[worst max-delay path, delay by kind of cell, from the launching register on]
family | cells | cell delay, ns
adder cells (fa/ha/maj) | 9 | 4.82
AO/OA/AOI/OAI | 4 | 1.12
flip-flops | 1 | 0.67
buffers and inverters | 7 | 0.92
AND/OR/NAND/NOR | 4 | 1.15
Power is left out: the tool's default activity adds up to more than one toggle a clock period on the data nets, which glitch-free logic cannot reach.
`config.mk`:
```
export PLATFORM = sky130hd
export DESIGN_NAME = screen_print_scheduler_flat
export DESIGN_NICKNAME = d
export VERILOG_FILES = /design/src/rtl/screen_print_if.sv /design/src/rtl/screen_print_scheduler.sv /design/src/flat_wrapper.sv
export SDC_FILE = /design/constraint.sdc
export NUM_CORES = 1
export LEC_CHECK = 0
export ABC_AREA = 1
export BUFFER_PORTS_ARGS = -buffer_cell sky130_fd_sc_hd__buf_4
export CORE_MARGIN = 2
export CORE_UTILIZATION = 57
export DETAILED_ROUTE_END_ITERATION = 16
export PLACE_DENSITY_LB_ADDON = 0.25
export SYNTH_ARGS = -nofsm -noshare
export SYNTH_HDL_FRONTEND = slang
export SYNTH_SLANG_ARGS = --single-unit
```
`constraint.sdc`:
```
create_clock -name clock -period 2.4 [get_ports clock]
set_input_delay 0.24 -clock clock [delete_from_list [all_inputs] [get_ports clock]]
set_output_delay 0.24 -clock clock [all_outputs]
set_load 0.05 [all_outputs]
```
`src/rtl/screen_print_if.sv`:
```
// Bundle between the printer clients, the print scheduler and the character buffer write port.
// Interface shared by the printer clients, the scheduler and the character buffer write port.
interface screen_print_if #(
    parameter int unsigned NUM_PRINTERS = 4
);
    logic [NUM_PRINTERS-1:0]   req;
    logic [NUM_PRINTERS-1:0]   pr_finish;
    logic [NUM_PRINTERS-1:0]   pr_we;
    logic [8*NUM_PRINTERS-1:0] pr_index;
    logic [8*NUM_PRINTERS-1:0] pr_data;
    logic [NUM_PRINTERS-1:0]   pr_start;
    logic                      wr_en;
    logic [7:0]                wr_addr;
    logic [7:0]                wr_data;
    logic                      busy;
    logic [2:0]                grant;
    logic [NUM_PRINTERS-1:0]   timeout_err;

    // Scheduler side: takes client requests/writes, drives starts and the buffer port.
    modport master (
        input  req, pr_finish, pr_we, pr_index, pr_data,
        output pr_start, wr_en, wr_addr, wr_data, busy, grant, timeout_err
    );

    // Client/buffer side.
    modport slave (
        output req, pr_finish, pr_we, pr_index, pr_data,
        input  pr_start, wr_en, wr_addr, wr_data, busy, grant, timeout_err
    );
endinterface

```
`src/rtl/screen_print_scheduler.sv`:
```
// Round-robin arbiter sharing the character-buffer write port among several printer clients.
// Pending bits come from request pulses and a periodic refresh tick.
module screen_print_scheduler #(
    parameter int unsigned NUM_PRINTERS   = 4,
    parameter int unsigned REFRESH_CYCLES = 50000000,
    parameter int unsigned ACK_TIMEOUT    = 8
) (
    input  logic           clock,
    input  logic           resetn,
    screen_print_if.master bus
);
    localparam int unsigned IW = $clog2(NUM_PRINTERS);
    localparam int unsigned RW = (REFRESH_CYCLES > 1) ? $clog2(REFRESH_CYCLES) : 1;
    localparam int unsigned TW = $clog2(ACK_TIMEOUT + 1);

    typedef enum logic [2:0] {
        S_IDLE,
        S_START,
        S_ACK,
        S_RUN,
        S_DONE
    } state_t;

    state_t                  state_q, state_d;
    logic [NUM_PRINTERS-1:0] pending_q, pending_d;
    logic [NUM_PRINTERS-1:0] pend_clr;
    logic [IW-1:0]           gidx_q, gidx_d;
    logic [IW-1:0]           rr_q, rr_d;
    logic [TW-1:0]           tcnt_q, tcnt_d;
    logic [NUM_PRINTERS-1:0] terr_q, terr_d;
    logic [NUM_PRINTERS-1:0] start_q, start_d;
    logic                    wr_en_q, wr_en_d;
    logic [7:0]              wr_addr_q, wr_addr_d;
    logic [7:0]              wr_data_q, wr_data_d;
    logic                    busy_q, busy_d;
    logic                    fwd;
    logic                    tick;

    logic                    pick_valid;
    logic [IW-1:0]           pick;
    logic [IW-1:0]           cand_idx;
    int unsigned             cand;

    logic [NUM_PRINTERS-1:0] sel_mask;
    logic                    fin_sel;
    logic                    we_sel;
    logic [7:0]              idx_sel;
    logic [7:0]              data_sel;

    // Free-running refresh counter; the wrap cycle requests every client.
    generate
        if (REFRESH_CYCLES != 0) begin : g_refresh
            logic [RW-1:0] rcnt_q;
            always_ff @(posedge clock or negedge resetn) begin
                if (!resetn) begin
                    rcnt_q <= '0;
                end else if (rcnt_q == RW'(REFRESH_CYCLES - 1)) begin
                    rcnt_q <= '0;
                end else begin
                    rcnt_q <= rcnt_q + RW'(1);
                end
            end
            assign tick = (rcnt_q == RW'(REFRESH_CYCLES - 1));
        end else begin : g_no_refresh
            assign tick = 1'b0;
        end
    endgenerate

    // First pending client at or after the round-robin pointer, wrapping.
    always_comb begin
        pick_valid = 1'b0;
        pick       = '0;
        cand       = 0;
        cand_idx   = '0;
        for (int unsigned k = 0; k < NUM_PRINTERS; k++) begin
            cand     = (32'(rr_q) + k) % NUM_PRINTERS;
            cand_idx = IW'(cand);
            if (!pick_valid && pending_q[cand_idx]) begin
                pick_valid = 1'b1;
                pick       = cand_idx;
            end
        end
    end

    assign sel_mask = NUM_PRINTERS'(1) << gidx_q;
    assign fin_sel  = bus.pr_finish[gidx_q];
    assign we_sel   = bus.pr_we[gidx_q];
    assign idx_sel  = bus.pr_index[{gidx_q, 3'b000} +: 8];
    assign data_sel = bus.pr_data[{gidx_q, 3'b000} +: 8];

    // Next-state and next-output logic.
    always_comb begin
        state_d   = state_q;
        gidx_d    = gidx_q;
        rr_d      = rr_q;
        tcnt_d    = tcnt_q;
        terr_d    = terr_q;
        start_d   = '0;
        wr_en_d   = 1'b0;
        wr_addr_d = wr_addr_q;
        wr_data_d = wr_data_q;
        pend_clr  = '0;
        fwd       = 1'b0;

        case (state_q)
            S_IDLE: begin
                if (pick_valid) begin
                    gidx_d  = pick;
                    start_d = NUM_PRINTERS'(1) << pick;
                    state_d = S_START;
                end
            end
            S_START: begin
                pend_clr = sel_mask;
                tcnt_d   = '0;
                state_d  = S_ACK;
            end
            S_ACK: begin
                fwd = 1'b1;
                if (!fin_sel) begin
                    state_d = S_RUN;
                end else if (tcnt_q == TW'(ACK_TIMEOUT - 1)) begin
                    terr_d  = terr_q | sel_mask;
                    state_d = S_DONE;
                end else begin
                    tcnt_d = tcnt_q + TW'(1);
                end
            end
            S_RUN: begin
                fwd = 1'b1;
                if (fin_sel) begin
                    state_d = S_DONE;
                end
            end
            S_DONE: begin
                rr_d    = (gidx_q == IW'(NUM_PRINTERS - 1)) ? '0 : gidx_q + IW'(1);
                state_d = S_IDLE;
            end
            default: begin
                state_d = S_IDLE;
            end
        endcase

        // The write that coincides with finish rising is still forwarded.
        if (fwd) begin
            wr_en_d   = we_sel;
            wr_addr_d = idx_sel;
            wr_data_d = data_sel;
        end

        // A new request or tick in the clearing cycle keeps the bit set.
        pending_d = (pending_q & ~pend_clr) | bus.req | {NUM_PRINTERS{tick}};
        busy_d    = (state_d != S_IDLE);
    end

    always_ff @(posedge clock or negedge resetn) begin
        if (!resetn) begin
            state_q   <= S_IDLE;
            pending_q <= '0;
            gidx_q    <= '0;
            rr_q      <= '0;
            tcnt_q    <= '0;
            terr_q    <= '0;
            start_q   <= '0;
            wr_en_q   <= 1'b0;
            wr_addr_q <= '0;
            wr_data_q <= '0;
            busy_q    <= 1'b0;
        end else begin
            state_q   <= state_d;
            pending_q <= pending_d;
            gidx_q    <= gidx_d;
            rr_q      <= rr_d;
            tcnt_q    <= tcnt_d;
            terr_q    <= terr_d;
            start_q   <= start_d;
            wr_en_q   <= wr_en_d;
            wr_addr_q <= wr_addr_d;
            wr_data_q <= wr_data_d;
            busy_q    <= busy_d;
        end
    end

    assign bus.pr_start    = start_q;
    assign bus.wr_en       = wr_en_q;
    assign bus.wr_addr     = wr_addr_q;
    assign bus.wr_data     = wr_data_q;
    assign bus.busy        = busy_q;
    assign bus.grant       = 3'(gidx_q);
    assign bus.timeout_err = terr_q;
endmodule
```
`src/flat_wrapper.sv`:
```
// flat-port wrapper written by rule: the top's interface ports become plain ports
module screen_print_scheduler_flat 
#(
    parameter int unsigned NUM_PRINTERS   = 4,
    parameter int unsigned REFRESH_CYCLES = 50000000,
    parameter int unsigned ACK_TIMEOUT    = 8
)
  (clock, resetn, bus_req, bus_pr_finish, bus_pr_we, bus_pr_index, bus_pr_data, bus_pr_start, bus_wr_en, bus_wr_addr, bus_wr_data, bus_busy, bus_grant, bus_timeout_err);
  screen_print_if #(.NUM_PRINTERS(NUM_PRINTERS)) bus_i ();
  input  logic clock;
  input  logic resetn;
  input wire logic [$bits(bus_i.req)-1:0] bus_req;
  input wire logic [$bits(bus_i.pr_finish)-1:0] bus_pr_finish;
  input wire logic [$bits(bus_i.pr_we)-1:0] bus_pr_we;
  input wire logic [$bits(bus_i.pr_index)-1:0] bus_pr_index;
  input wire logic [$bits(bus_i.pr_data)-1:0] bus_pr_data;
  output wire logic [$bits(bus_i.pr_start)-1:0] bus_pr_start;
  output wire logic [$bits(bus_i.wr_en)-1:0] bus_wr_en;
  output wire logic [$bits(bus_i.wr_addr)-1:0] bus_wr_addr;
  output wire logic [$bits(bus_i.wr_data)-1:0] bus_wr_data;
  output wire logic [$bits(bus_i.busy)-1:0] bus_busy;
  output wire logic [$bits(bus_i.grant)-1:0] bus_grant;
  output wire logic [$bits(bus_i.timeout_err)-1:0] bus_timeout_err;
  assign bus_i.req = bus_req;
  assign bus_i.pr_finish = bus_pr_finish;
  assign bus_i.pr_we = bus_pr_we;
  assign bus_i.pr_index = bus_pr_index;
  assign bus_i.pr_data = bus_pr_data;
  assign bus_pr_start = bus_i.pr_start;
  assign bus_wr_en = bus_i.wr_en;
  assign bus_wr_addr = bus_i.wr_addr;
  assign bus_wr_data = bus_i.wr_data;
  assign bus_busy = bus_i.busy;
  assign bus_grant = bus_i.grant;
  assign bus_timeout_err = bus_i.timeout_err;
  screen_print_scheduler #(.NUM_PRINTERS(NUM_PRINTERS), .REFRESH_CYCLES(REFRESH_CYCLES), .ACK_TIMEOUT(ACK_TIMEOUT)) u_core (.clock(clock), .resetn(resetn), .bus(bus_i));
endmodule
```
==> metrics, run 1 <==
clk_lat worst skew 340 ps; # resized after CTS 0; port bufs 105; first-pass GRT wire length 17100 um; htree depth 3; Area Overhead vs Synth 25.5%; hold buffers post-CTS 0; Max-cap violations 0; Pwr Density 1070 nW/um^2; Sink Count 67; Async S/R FF share, synth 100%; total negative setup slack 0 ps; crit path kind reg2out; GRT Total Usage 28.1%; clk slew on worst S/H paths 70 ps; Main synth FF type dfrtp_1; RSZ-0062 raised after global routing no; DR pass1 iterations 5; routed wire length 10000 um; I/O pin count 107; design area 4990 um^2; relative slew slack 45.1%; Syn Inst Count 553; Starting Density 58.9%; placer congestion estimate 0.899; clk_skew 9.90 ps; Post-Syn Nets 637; fin crit share 75.9%; Post-DRT Antenna Nets 0; r2r startpoint u_core.gidx_q[0]; CTS tree done; vias 4002; fin. max-slew vios 0; Sequential Area 1680 um^2; unique cell type count in the Yosys netlist 34; initial antenna violation count 0; nature of the critical path startpoint flip-flop; sequential share of the synthesized area 42.2%; most used cell, CP buf_4; worst-path maximum fanout 32; # Post-CTS Setup Buffers 0; status finished with violations; root buf cell clkbuf_8; synthesis warning total 0; Flop pwr share 29.9%; core area 6760 um^2; initial DRC count 215; endpoint class of the critical path primary output; share of post-route cells with drive strength above 1 24.6%; Critical Path RT 2160 ps; Fin Hold WS -11.5 ps; arrival time at the worst endpoint 1580 ps; Multi-input gate area 1990 um^2; die area 7660 um^2; Crit-path slowest cell dfrtp_1; number of synthesized flops with an enable pin 0; Post-DP HPWL 7720 um; Max Clk Rate 0.549 GHz; VDD IR max 0.880 mV; Placement Cell Area 4810 um^2; Chip Width 87.5 um; Sw Ratio 48.3%; fin util 73.9%; Final #Nets 742; vias in the first global route 3831; flop and latch count out of synthesis 67; Logic pwr share 53.3%; worst path cell trace buf_4, buf_4; CTS Buf Count 9; Pint 2760 uW; DR vias/cell 5.39; fillers 538; worst flop-to-flop path endpoint u_core.bus.busy; CTS max path bufs 2; r2r worst-path depth 9; Mapped Avg Cell Area 7.19 um^2; CP peak stage delay 580 ps; clock share of power 16.7%; failing checks negative hold slack; Hold Violations, Final 2; Chip Height 87.5 um; total chip power 5340 uW; mapped cell area 3980 um^2; average wire per standard cell 13.5 um; Setup violations, final 0; reg2reg setup slack 630 ps; cell leakage power 0.00256 uW; global route total overflow 0; Tmin final 1820 ps; n_diodes 0; Worst Max-Slew Pin Slew 824 ps; site row count 30; switching pwr 2580 uW; DRC viols 0; pin count of the biggest net entering global routing 68; worst min path class in2async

══════

▶ [What to do]:
From the listing above, copy out each line where the word "side" appears.

▶ [Written answer]:
    // Scheduler side: takes client requests/writes, drives starts and the buffer port.
    // Client/buffer side.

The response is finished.